La era nuclear en la cual nos ha tocado vivir se caracteriza por la proliferación (desde el final de la segunda guerra mundial, pero aceleradamente en la última década) de las armas atómicas, químicas y bacteriológicas. El armamentismo y el belicismo no son fenómenos nuevos; armas químicas y bacteriológicas habían sido empleadas ya durante la primera guerra mundial. Lo nuevo, lo que representa un cambio sustancial en la historia de la humanidad tampoco es la cantidad de armas que llegan a fabricarse, sino su potencial destructivo, su capacidad potencial para terminar con toda civilización, para eliminar a la especie humana y a otros muchas especies de la faz de la Tierra.

De ahí la sensación que hoy en día tenemos de estar viviendo como de prestado, siempre con la espada de Damocles colgando sobre nuestras cabezas.
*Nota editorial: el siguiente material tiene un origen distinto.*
**src/rtl/accum_pkg.sv**
```systemverilog
// -----------------------------------------------------------------------------
// accum_pkg
// Shared definitions for the accumulator bank:
//   - bank_state_e : sweep FSM states (IDLE, CLEAR)
//   - MODE_WRAP / MODE_SAT : values accepted by the SATURATE parameter
//   - calc_ch_w()  : channel-index width, never narrower than one bit
// -----------------------------------------------------------------------------
package accum_pkg;

  typedef enum logic {
    IDLE  = 1'b0,
    CLEAR = 1'b1
  } bank_state_e;

  localparam int unsigned MODE_WRAP = 0;
  localparam int unsigned MODE_SAT  = 1;

  // A single-channel bank still needs a one-bit index port, so the width is
  // clamped at 1 rather than using $clog2(1) = 0.
  function automatic int unsigned calc_ch_w(input int unsigned channels);
    return (channels > 1) ? $clog2(channels) : 1;
  endfunction

endpackage

```
**src/rtl/accum_lane.sv**
```systemverilog
// -----------------------------------------------------------------------------
// accum_lane
// One accumulator channel: adds an unsigned operand to its register, either
// wrapping or clamping on carry-out, keeps a sticky overflow flag, and reloads
// START_VALUE when told to clear.
//
// Ports:
//   clock     in   system clock
//   rstn      in   asynchronous active-low reset
//   add_en    in   add add_data into the accumulator on this edge
//   add_data  in   [WIDTH-1:0] unsigned addend
//   clr_en    in   reload START_VALUE and drop the overflow flag on this edge
//   acc       out  [WIDTH-1:0] current accumulator value
//   acc_next  out  [WIDTH-1:0] value the accumulator will hold after this edge
//   ovf       out  sticky overflow flag
// -----------------------------------------------------------------------------
module accum_lane
  import accum_pkg::*;
#(
  parameter int unsigned      WIDTH       = 8,
  parameter logic [WIDTH-1:0] START_VALUE = '0,
  parameter int unsigned      SATURATE    = MODE_WRAP
) (
  input  logic             clock,
  input  logic             rstn,
  input  logic             add_en,
  input  logic [WIDTH-1:0] add_data,
  input  logic             clr_en,
  output logic [WIDTH-1:0] acc,
  output logic [WIDTH-1:0] acc_next,
  output logic             ovf
);

  logic [WIDTH-1:0] acc_q, acc_d;
  logic             ovf_q, ovf_d;
  logic [WIDTH:0]   sum;
  logic             carry;

  // NOTE: every signal assigned in a combinational block gets a default at the
  // top, so no path through the if/else leaves it unassigned (no latch).
  always_comb begin
    acc_d = acc_q;
    ovf_d = ovf_q;
    // One extra bit so the carry out of the add is visible.
    sum   = {1'b0, acc_q} + {1'b0, add_data};
    carry = sum[WIDTH];

    if (clr_en) begin
      acc_d = START_VALUE;
      ovf_d = 1'b0;
    end else if (add_en) begin
      if ((SATURATE == MODE_SAT) && carry) begin
        acc_d = '1;
      end else begin
        acc_d = sum[WIDTH-1:0];
      end
      ovf_d = ovf_q | carry;
    end
  end

  // NOTE: sequential state uses non-blocking assignments only, so every flop
  // samples the pre-edge values regardless of process evaluation order.
  // NOTE: the accumulator is a plain register with an async reset, unlike a
  // RAM; it must come out of reset at START_VALUE without a clear sweep.
  always_ff @(posedge clock or negedge rstn) begin
    if (!rstn) begin
      acc_q <= START_VALUE;
      ovf_q <= 1'b0;
    end else begin
      acc_q <= acc_d;
      ovf_q <= ovf_d;
    end
  end

  assign acc      = acc_q;
  assign acc_next = acc_d;
  assign ovf      = ovf_q;

endmodule

```
**src/rtl/accum_bank.sv**
```systemverilog
// -----------------------------------------------------------------------------
// accum_bank
// Multi-channel accumulator bank. Tagged add requests arrive over a
// valid/ready handshake, sit for one cycle in a stage-1 register, then update
// the addressed lane and produce a result beat one cycle after acceptance.
// A clear pulse starts a sweep that reloads one lane per cycle.
//
// Ports:
//   clock      in   system clock
//   rstn       in   asynchronous active-low reset
//   in_valid   in   add request valid
//   in_ready   out  request accepted on this edge when in_valid is also high
//   in_chan    in   [CH_W-1:0] target channel
//   in_data    in   [WIDTH-1:0] unsigned addend
//   clear      in   single-cycle pulse that starts the clear sweep
//   out_valid  out  one-cycle pulse per completed add
//   out_chan   out  [CH_W-1:0] channel just updated
//   out_sum    out  [WIDTH-1:0] new value of that channel
//   err        out  one-cycle pulse for an accepted request to a missing channel
//   ovf        out  [CHANNELS-1:0] sticky per-channel overflow flags
//   led        out  [CHANNELS-1:0] MSB of each accumulator
//   busy       out  high while the clear sweep runs
// -----------------------------------------------------------------------------
module accum_bank
  import accum_pkg::*;
#(
  parameter  int unsigned CHANNELS    = 4,
  parameter  int unsigned WIDTH       = 8,
  parameter  int unsigned START_VALUE = 0,
  parameter  int unsigned SATURATE    = MODE_WRAP,
  localparam int unsigned CH_W        = calc_ch_w(CHANNELS)
) (
  input  logic                clock,
  input  logic                rstn,
  input  logic                in_valid,
  output logic                in_ready,
  input  logic [CH_W-1:0]     in_chan,
  input  logic [WIDTH-1:0]    in_data,
  input  logic                clear,
  output logic                out_valid,
  output logic [CH_W-1:0]     out_chan,
  output logic [WIDTH-1:0]    out_sum,
  output logic                err,
  output logic [CHANNELS-1:0] ovf,
  output logic [CHANNELS-1:0] led,
  output logic                busy
);

  localparam logic [WIDTH-1:0] START_TRUNC = WIDTH'(START_VALUE);
  localparam logic [CH_W-1:0]  K_LAST      = CH_W'(CHANNELS - 1);
  // One bit wider than the index so CHANNELS = 2^CH_W is representable.
  localparam logic [CH_W:0]    CHAN_LIMIT  = (CH_W + 1)'(CHANNELS);

  // ---------------------------------------------------------------------------
  // Clear-sweep FSM
  // ---------------------------------------------------------------------------
  bank_state_e     state_q, state_d;
  logic [CH_W-1:0] k_q, k_d;
  logic            sweep_on;

  // Flips to 1 on the first edge after reset release; holds in_ready low
  // while reset is asserted.
  logic            ready_en_q;

  always_ff @(posedge clock or negedge rstn) begin
    if (!rstn) begin
      state_q    <= IDLE;
      k_q        <= '0;
      ready_en_q <= 1'b0;
    end else begin
      state_q    <= state_d;
      k_q        <= k_d;
      ready_en_q <= 1'b1;
    end
  end

  always_comb begin
    state_d = state_q;
    k_d     = k_q;
    case (state_q)
      IDLE: begin
        if (clear) begin
          state_d = CLEAR;
          k_d     = '0;
        end
      end
      CLEAR: begin
        // A clear pulse arriving here is ignored; the sweep just runs out.
        if (k_q == K_LAST) begin
          state_d = IDLE;
          k_d     = '0;
        end else begin
          k_d = k_q + CH_W'(1);
        end
      end
      default: begin
        state_d = IDLE;
        k_d     = '0;
      end
    endcase
  end

  logic [CHANNELS-1:0] lane_clr;

  always_comb begin
    sweep_on = (state_q == CLEAR);
    busy     = sweep_on;
    // No beat is taken in the clear cycle itself, so nothing is left in
    // stage 1 once the sweep is running.
    in_ready = ready_en_q && (state_q == IDLE) && !clear;
    lane_clr = '0;
    for (int i = 0; i < CHANNELS; i++) begin
      lane_clr[i] = sweep_on && (k_q == CH_W'(i));
    end
  end

  // ---------------------------------------------------------------------------
  // Stage 1 and result registers
  // ---------------------------------------------------------------------------
  logic             accept;
  logic             s1_valid_q, s1_valid_d;
  logic [CH_W-1:0]  s1_chan_q,  s1_chan_d;
  logic [WIDTH-1:0] s1_data_q,  s1_data_d;
  logic             chan_ok;

  logic             out_valid_q, out_valid_d;
  logic [CH_W-1:0]  out_chan_q,  out_chan_d;
  logic [WIDTH-1:0] out_sum_q,   out_sum_d;
  logic             err_q,       err_d;

  logic [WIDTH-1:0]    lane_acc  [CHANNELS];
  logic [WIDTH-1:0]    lane_next [CHANNELS];
  logic [CHANNELS-1:0] lane_add;
  logic [WIDTH-1:0]    sel_next;

  always_comb begin
    accept     = in_valid && in_ready;
    s1_valid_d = accept;
    s1_chan_d  = accept ? in_chan : s1_chan_q;
    s1_data_d  = accept ? in_data : s1_data_q;

    chan_ok    = ({1'b0, s1_chan_q} < CHAN_LIMIT);

    // Decode only real lanes; an out-of-range index matches none of them, so
    // no accumulator moves. The lane reads its live register, which is why
    // back-to-back beats to one channel need no forwarding.
    lane_add = '0;
    sel_next = '0;
    for (int i = 0; i < CHANNELS; i++) begin
      if (s1_chan_q == CH_W'(i)) begin
        lane_add[i] = s1_valid_q;
        sel_next    = lane_next[i];
      end
    end

    out_valid_d = s1_valid_q && chan_ok;
    err_d       = s1_valid_q && !chan_ok;
    out_chan_d  = out_valid_d ? s1_chan_q : out_chan_q;
    out_sum_d   = out_valid_d ? sel_next  : out_sum_q;
  end

  always_ff @(posedge clock or negedge rstn) begin
    if (!rstn) begin
      s1_valid_q  <= 1'b0;
      s1_chan_q   <= '0;
      s1_data_q   <= '0;
      out_valid_q <= 1'b0;
      out_chan_q  <= '0;
      out_sum_q   <= '0;
      err_q       <= 1'b0;
    end else begin
      s1_valid_q  <= s1_valid_d;
      s1_chan_q   <= s1_chan_d;
      s1_data_q   <= s1_data_d;
      out_valid_q <= out_valid_d;
      out_chan_q  <= out_chan_d;
      out_sum_q   <= out_sum_d;
      err_q       <= err_d;
    end
  end

  assign out_valid = out_valid_q;
  assign out_chan  = out_chan_q;
  assign out_sum   = out_sum_q;
  assign err       = err_q;

  // ---------------------------------------------------------------------------
  // Lanes
  // ---------------------------------------------------------------------------
  for (genvar i = 0; i < CHANNELS; i++) begin : g_lane
    accum_lane #(
      .WIDTH       (WIDTH),
      .START_VALUE (START_TRUNC),
      .SATURATE    (SATURATE)
    ) u_lane (
      .clock    (clock),
      .rstn     (rstn),
      .add_en   (lane_add[i]),
      .add_data (s1_data_q),
      .clr_en   (lane_clr[i]),
      .acc      (lane_acc[i]),
      .acc_next (lane_next[i]),
      .ovf      (ovf[i])
    );

    assign led[i] = lane_acc[i][WIDTH-1];
  end

endmodule

```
Pero es que, además, ya la mera existencia del arsenal nuclear, químico y bacteriológico –aunque no se utilice– tiene otras implicaciones o consecuencias que conviene no desconocer. La primera y principal de esas implicaciones o consecuencias es que la existencia, conservación, proliferación y constante renovación de tales armas requiere un tipo de poder, una articulación del poder y del control social, que hace de las poblaciones rehenes de los dominadores del mundo, de lo que suele llamarse el complejo industrial-militar-político. Pues tantas y tan peligrosas armas exigen nuevos tipos de vigilancia sobre los ciudadanos.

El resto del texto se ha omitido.